The business case: waste of time or a critical success factor?

They say “The best ideas fit on a Posit-it note.” That sounds great, but in many organisations the reality turns out to be somewhat more complicated. Particularly with a project which has a significant impact on the available people, resources or existing processes, most managers would hardly be satisfied with a messy, scribbled Post-it note. The how and why should you invest needs to be substantiated in a formal business case, where costs and yields are detailed and an answer is given to questions regarding feasibility, complexity and duration.

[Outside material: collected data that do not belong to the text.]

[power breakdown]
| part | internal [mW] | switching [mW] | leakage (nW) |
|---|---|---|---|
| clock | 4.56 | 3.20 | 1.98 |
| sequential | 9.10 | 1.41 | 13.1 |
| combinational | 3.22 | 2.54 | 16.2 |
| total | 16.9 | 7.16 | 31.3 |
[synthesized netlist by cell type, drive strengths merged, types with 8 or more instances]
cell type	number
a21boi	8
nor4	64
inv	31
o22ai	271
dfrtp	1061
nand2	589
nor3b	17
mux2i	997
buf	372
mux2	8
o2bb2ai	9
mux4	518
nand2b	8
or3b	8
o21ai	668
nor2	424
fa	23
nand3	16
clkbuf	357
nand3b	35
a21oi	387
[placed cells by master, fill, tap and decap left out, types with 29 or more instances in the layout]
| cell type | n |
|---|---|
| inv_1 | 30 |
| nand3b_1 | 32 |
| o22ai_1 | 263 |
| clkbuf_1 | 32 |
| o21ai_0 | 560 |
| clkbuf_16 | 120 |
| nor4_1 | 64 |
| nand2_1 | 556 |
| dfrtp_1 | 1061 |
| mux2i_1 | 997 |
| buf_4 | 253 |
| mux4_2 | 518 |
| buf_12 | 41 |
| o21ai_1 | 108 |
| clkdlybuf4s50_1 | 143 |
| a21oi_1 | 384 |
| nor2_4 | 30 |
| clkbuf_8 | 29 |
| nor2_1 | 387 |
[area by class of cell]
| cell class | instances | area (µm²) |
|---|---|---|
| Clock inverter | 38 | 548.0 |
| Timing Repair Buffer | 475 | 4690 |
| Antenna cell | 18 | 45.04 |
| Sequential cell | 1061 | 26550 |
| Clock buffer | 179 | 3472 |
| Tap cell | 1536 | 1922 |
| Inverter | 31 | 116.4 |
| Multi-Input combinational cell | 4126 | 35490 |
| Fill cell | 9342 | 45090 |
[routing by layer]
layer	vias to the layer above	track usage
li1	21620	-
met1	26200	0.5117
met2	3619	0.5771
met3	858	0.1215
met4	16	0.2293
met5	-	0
## src/rtl/brick_map_ctrl.sv

```systemverilog
// brick_map_ctrl: live brick matrix for the current level.
// Copies a selected 15x20 static level map one row per cycle, tracks the
// number of live bricks, clears bricks on bullet hits and answers per-pixel
// "brick here" lookups for the VGA drawing path.
module brick_map_ctrl #(
  parameter int TILE_W = 32,
  parameter int TILE_H = 32
) (
  input  logic               clk,
  input  logic               reset,
  input  logic [0:14][0:19]  mat_in0,
  input  logic [0:14][0:19]  mat_in1,
  input  logic [0:14][0:19]  mat_in2,
  input  logic [0:14][0:19]  mat_in3,
  input  logic [1:0]         level_sel,
  input  logic               load,
  output logic               load_busy,
  input  logic               hit_valid,
  input  logic [3:0]         hit_row,
  input  logic [4:0]         hit_col,
  output logic               hit_ack,
  output logic               hit_was_brick,
  input  logic [10:0]        pixelX,
  input  logic [10:0]        pixelY,
  output logic               brick_draw,
  output logic [8:0]         brick_count,
  output logic               all_clear
);

  localparam int COL_SH = $clog2(TILE_W);
  localparam int ROW_SH = $clog2(TILE_H);

  typedef enum logic [1:0] {IDLE, LOAD, READY} state_t;

  state_t             state_q, state_d;
  logic [1:0]         sel_q, sel_d;
  logic [3:0]         row_q, row_d;
  logic [0:14][0:19]  live_q, live_d;
  logic [8:0]         count_q, count_d;
  logic               busy_q, busy_d;
  logic               ack_q, ack_d;
  logic               was_q, was_d;
  logic               draw_q, draw_d;
  logic               clear_q, clear_d;

  logic [0:19]        map_row;
  logic [4:0]         pix_col;
  logic [3:0]         pix_row;
  logic               hit_ok;

  // Number of bricks in one map row (0..20).
  function automatic logic [4:0] row_pop(input logic [0:19] row);
    logic [4:0] pop;
    pop = '0;
    for (int i = 0; i < 20; i++) begin
      pop = pop + {4'd0, row[i]};
    end
    return pop;
  endfunction

  // Row being copied from the latched level map.
  always_comb begin
    map_row = '0;
    case (sel_q)
      2'd0:    map_row = mat_in0[row_q];
      2'd1:    map_row = mat_in1[row_q];
      2'd2:    map_row = mat_in2[row_q];
      default: map_row = mat_in3[row_q];
    endcase
  end

  // Next-state logic: load has priority; copy in LOAD; hits only land in READY.
  always_comb begin
    state_d = state_q;
    sel_d   = sel_q;
    row_d   = row_q;
    live_d  = live_q;
    count_d = count_q;
    ack_d   = hit_valid;
    was_d   = 1'b0;
    pix_col = pixelX[COL_SH +: 5];
    pix_row = pixelY[ROW_SH +: 4];
    hit_ok  = (hit_row <= 4'd14) && (hit_col <= 5'd19) && live_q[hit_row][hit_col];

    if (load) begin
      sel_d   = level_sel;
      live_d  = '0;
      count_d = '0;
      row_d   = '0;
      state_d = LOAD;
    end else begin
      case (state_q)
        LOAD: begin
          live_d[row_q] = map_row;
          count_d       = count_q + {4'd0, row_pop(map_row)};
          row_d         = row_q + 4'd1;
          if (row_q == 4'd14) state_d = READY;
        end
        READY: begin
          if (hit_valid && hit_ok) begin
            live_d[hit_row][hit_col] = 1'b0;
            count_d                  = count_q - 9'd1;
            was_d                    = 1'b1;
          end
        end
        default: ;
      endcase
    end

    busy_d  = (state_d == LOAD);
    // Lookup and all-clear both observe the pre-update matrix and count.
    clear_d = (state_q == READY) && (count_q == 9'd0);
    draw_d  = 1'b0;
    if ((pixelX < 11'd640) && (pixelY < 11'd480)) draw_d = live_q[pix_row][pix_col];
  end

  // State and registered outputs; reset clears everything, dropping any pending ack.
  always_ff @(posedge clk) begin
    if (reset) begin
      state_q <= IDLE;
      sel_q   <= '0;
      row_q   <= '0;
      live_q  <= '0;
      count_q <= '0;
      busy_q  <= 1'b0;
      ack_q   <= 1'b0;
      was_q   <= 1'b0;
      draw_q  <= 1'b0;
      clear_q <= 1'b0;
    end else begin
      state_q <= state_d;
      sel_q   <= sel_d;
      row_q   <= row_d;
      live_q  <= live_d;
      count_q <= count_d;
      busy_q  <= busy_d;
      ack_q   <= ack_d;
      was_q   <= was_d;
      draw_q  <= draw_d;
      clear_q <= clear_d;
    end
  end

  assign load_busy     = busy_q;
  assign hit_ack       = ack_q;
  assign hit_was_brick = was_q;
  assign brick_draw    = draw_q;
  assign brick_count   = count_q;
  assign all_clear     = clear_q;

endmodule

```

## config.mk

```make
export PLATFORM = sky130hd
export DESIGN_NAME = brick_map_ctrl
export DESIGN_NICKNAME = d
export VERILOG_FILES = /design/src/rtl/brick_map_ctrl.sv
export SDC_FILE = /design/constraint.sdc
export NUM_CORES = 2
export LEC_CHECK = 0
export CORE_AREA = 8 8 486 488
export DETAILED_ROUTE_END_ITERATION = 10
export DIE_AREA = 0 0 494 496
export MAX_ROUTING_LAYER = met4
export PLACE_DENSITY_LB_ADDON = 0.1
export SETUP_SLACK_MARGIN = 0.4
export SLEW_MARGIN = 10
export SYNTH_ARGS = -nofsm -noshare
export SYNTH_HDL_FRONTEND = slang
export SYNTH_SLANG_ARGS = --single-unit
export TNS_END_PERCENT = 10
```

## constraint.sdc

```tcl
create_clock -name clk -period 20.4 [get_ports clk]
set_input_delay 4.08 -clock clk [delete_from_list [all_inputs] [get_ports clk]]
set_output_delay 4.08 -clock clk [all_outputs]
set_load 0.02 [all_outputs]
```
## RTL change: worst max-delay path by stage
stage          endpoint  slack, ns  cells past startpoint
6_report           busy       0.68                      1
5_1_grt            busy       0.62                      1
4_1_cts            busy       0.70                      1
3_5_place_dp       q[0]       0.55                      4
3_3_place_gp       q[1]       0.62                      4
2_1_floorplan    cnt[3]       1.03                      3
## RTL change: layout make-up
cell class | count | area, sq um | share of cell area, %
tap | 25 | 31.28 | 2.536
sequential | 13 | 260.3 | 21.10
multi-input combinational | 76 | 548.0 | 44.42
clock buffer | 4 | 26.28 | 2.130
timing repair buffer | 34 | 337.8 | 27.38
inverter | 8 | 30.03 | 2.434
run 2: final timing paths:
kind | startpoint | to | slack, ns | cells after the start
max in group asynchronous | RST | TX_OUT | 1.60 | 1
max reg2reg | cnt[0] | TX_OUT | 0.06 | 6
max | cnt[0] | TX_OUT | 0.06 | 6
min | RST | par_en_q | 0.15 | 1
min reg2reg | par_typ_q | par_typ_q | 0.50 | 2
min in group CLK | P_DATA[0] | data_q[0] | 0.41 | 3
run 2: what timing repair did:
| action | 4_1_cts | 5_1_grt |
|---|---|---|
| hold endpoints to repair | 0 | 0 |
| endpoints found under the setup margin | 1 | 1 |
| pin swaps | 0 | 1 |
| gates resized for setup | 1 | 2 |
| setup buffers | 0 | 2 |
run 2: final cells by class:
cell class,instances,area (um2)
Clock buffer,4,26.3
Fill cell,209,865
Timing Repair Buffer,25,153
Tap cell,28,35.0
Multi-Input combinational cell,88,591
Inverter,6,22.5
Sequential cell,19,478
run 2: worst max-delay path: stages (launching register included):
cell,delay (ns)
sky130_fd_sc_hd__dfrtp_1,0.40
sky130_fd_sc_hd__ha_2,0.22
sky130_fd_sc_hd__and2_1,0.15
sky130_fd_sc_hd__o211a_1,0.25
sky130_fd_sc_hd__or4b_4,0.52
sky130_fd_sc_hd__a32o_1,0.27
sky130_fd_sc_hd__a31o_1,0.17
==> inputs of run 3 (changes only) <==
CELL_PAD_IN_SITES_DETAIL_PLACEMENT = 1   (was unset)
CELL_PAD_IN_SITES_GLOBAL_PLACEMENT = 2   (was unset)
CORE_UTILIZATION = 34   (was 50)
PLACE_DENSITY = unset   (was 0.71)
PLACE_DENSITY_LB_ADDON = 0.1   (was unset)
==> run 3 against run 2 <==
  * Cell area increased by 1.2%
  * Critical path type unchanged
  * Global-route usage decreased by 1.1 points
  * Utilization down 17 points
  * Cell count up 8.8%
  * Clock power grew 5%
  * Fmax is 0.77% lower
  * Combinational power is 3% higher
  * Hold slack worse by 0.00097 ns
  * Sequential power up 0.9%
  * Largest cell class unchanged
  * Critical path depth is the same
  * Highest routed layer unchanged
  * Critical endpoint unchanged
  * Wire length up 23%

White Paper - Building a credible business case

Computer Aided Facility Management software provides value to the bottom line of a company. But the board of directors is not always aware of CAFM benefits.

Read more

But how do you actually write a business case? And is it really a sensible use of your time? Of course the amount of time it takes depends on the nature of the idea, and could vary from a couple of hours to several weeks, depending on the complexity. To avoid wasting your valuable time and to ensure that your business case contributes to reaching your objectives, I give you below nine tips for writing a complete business case.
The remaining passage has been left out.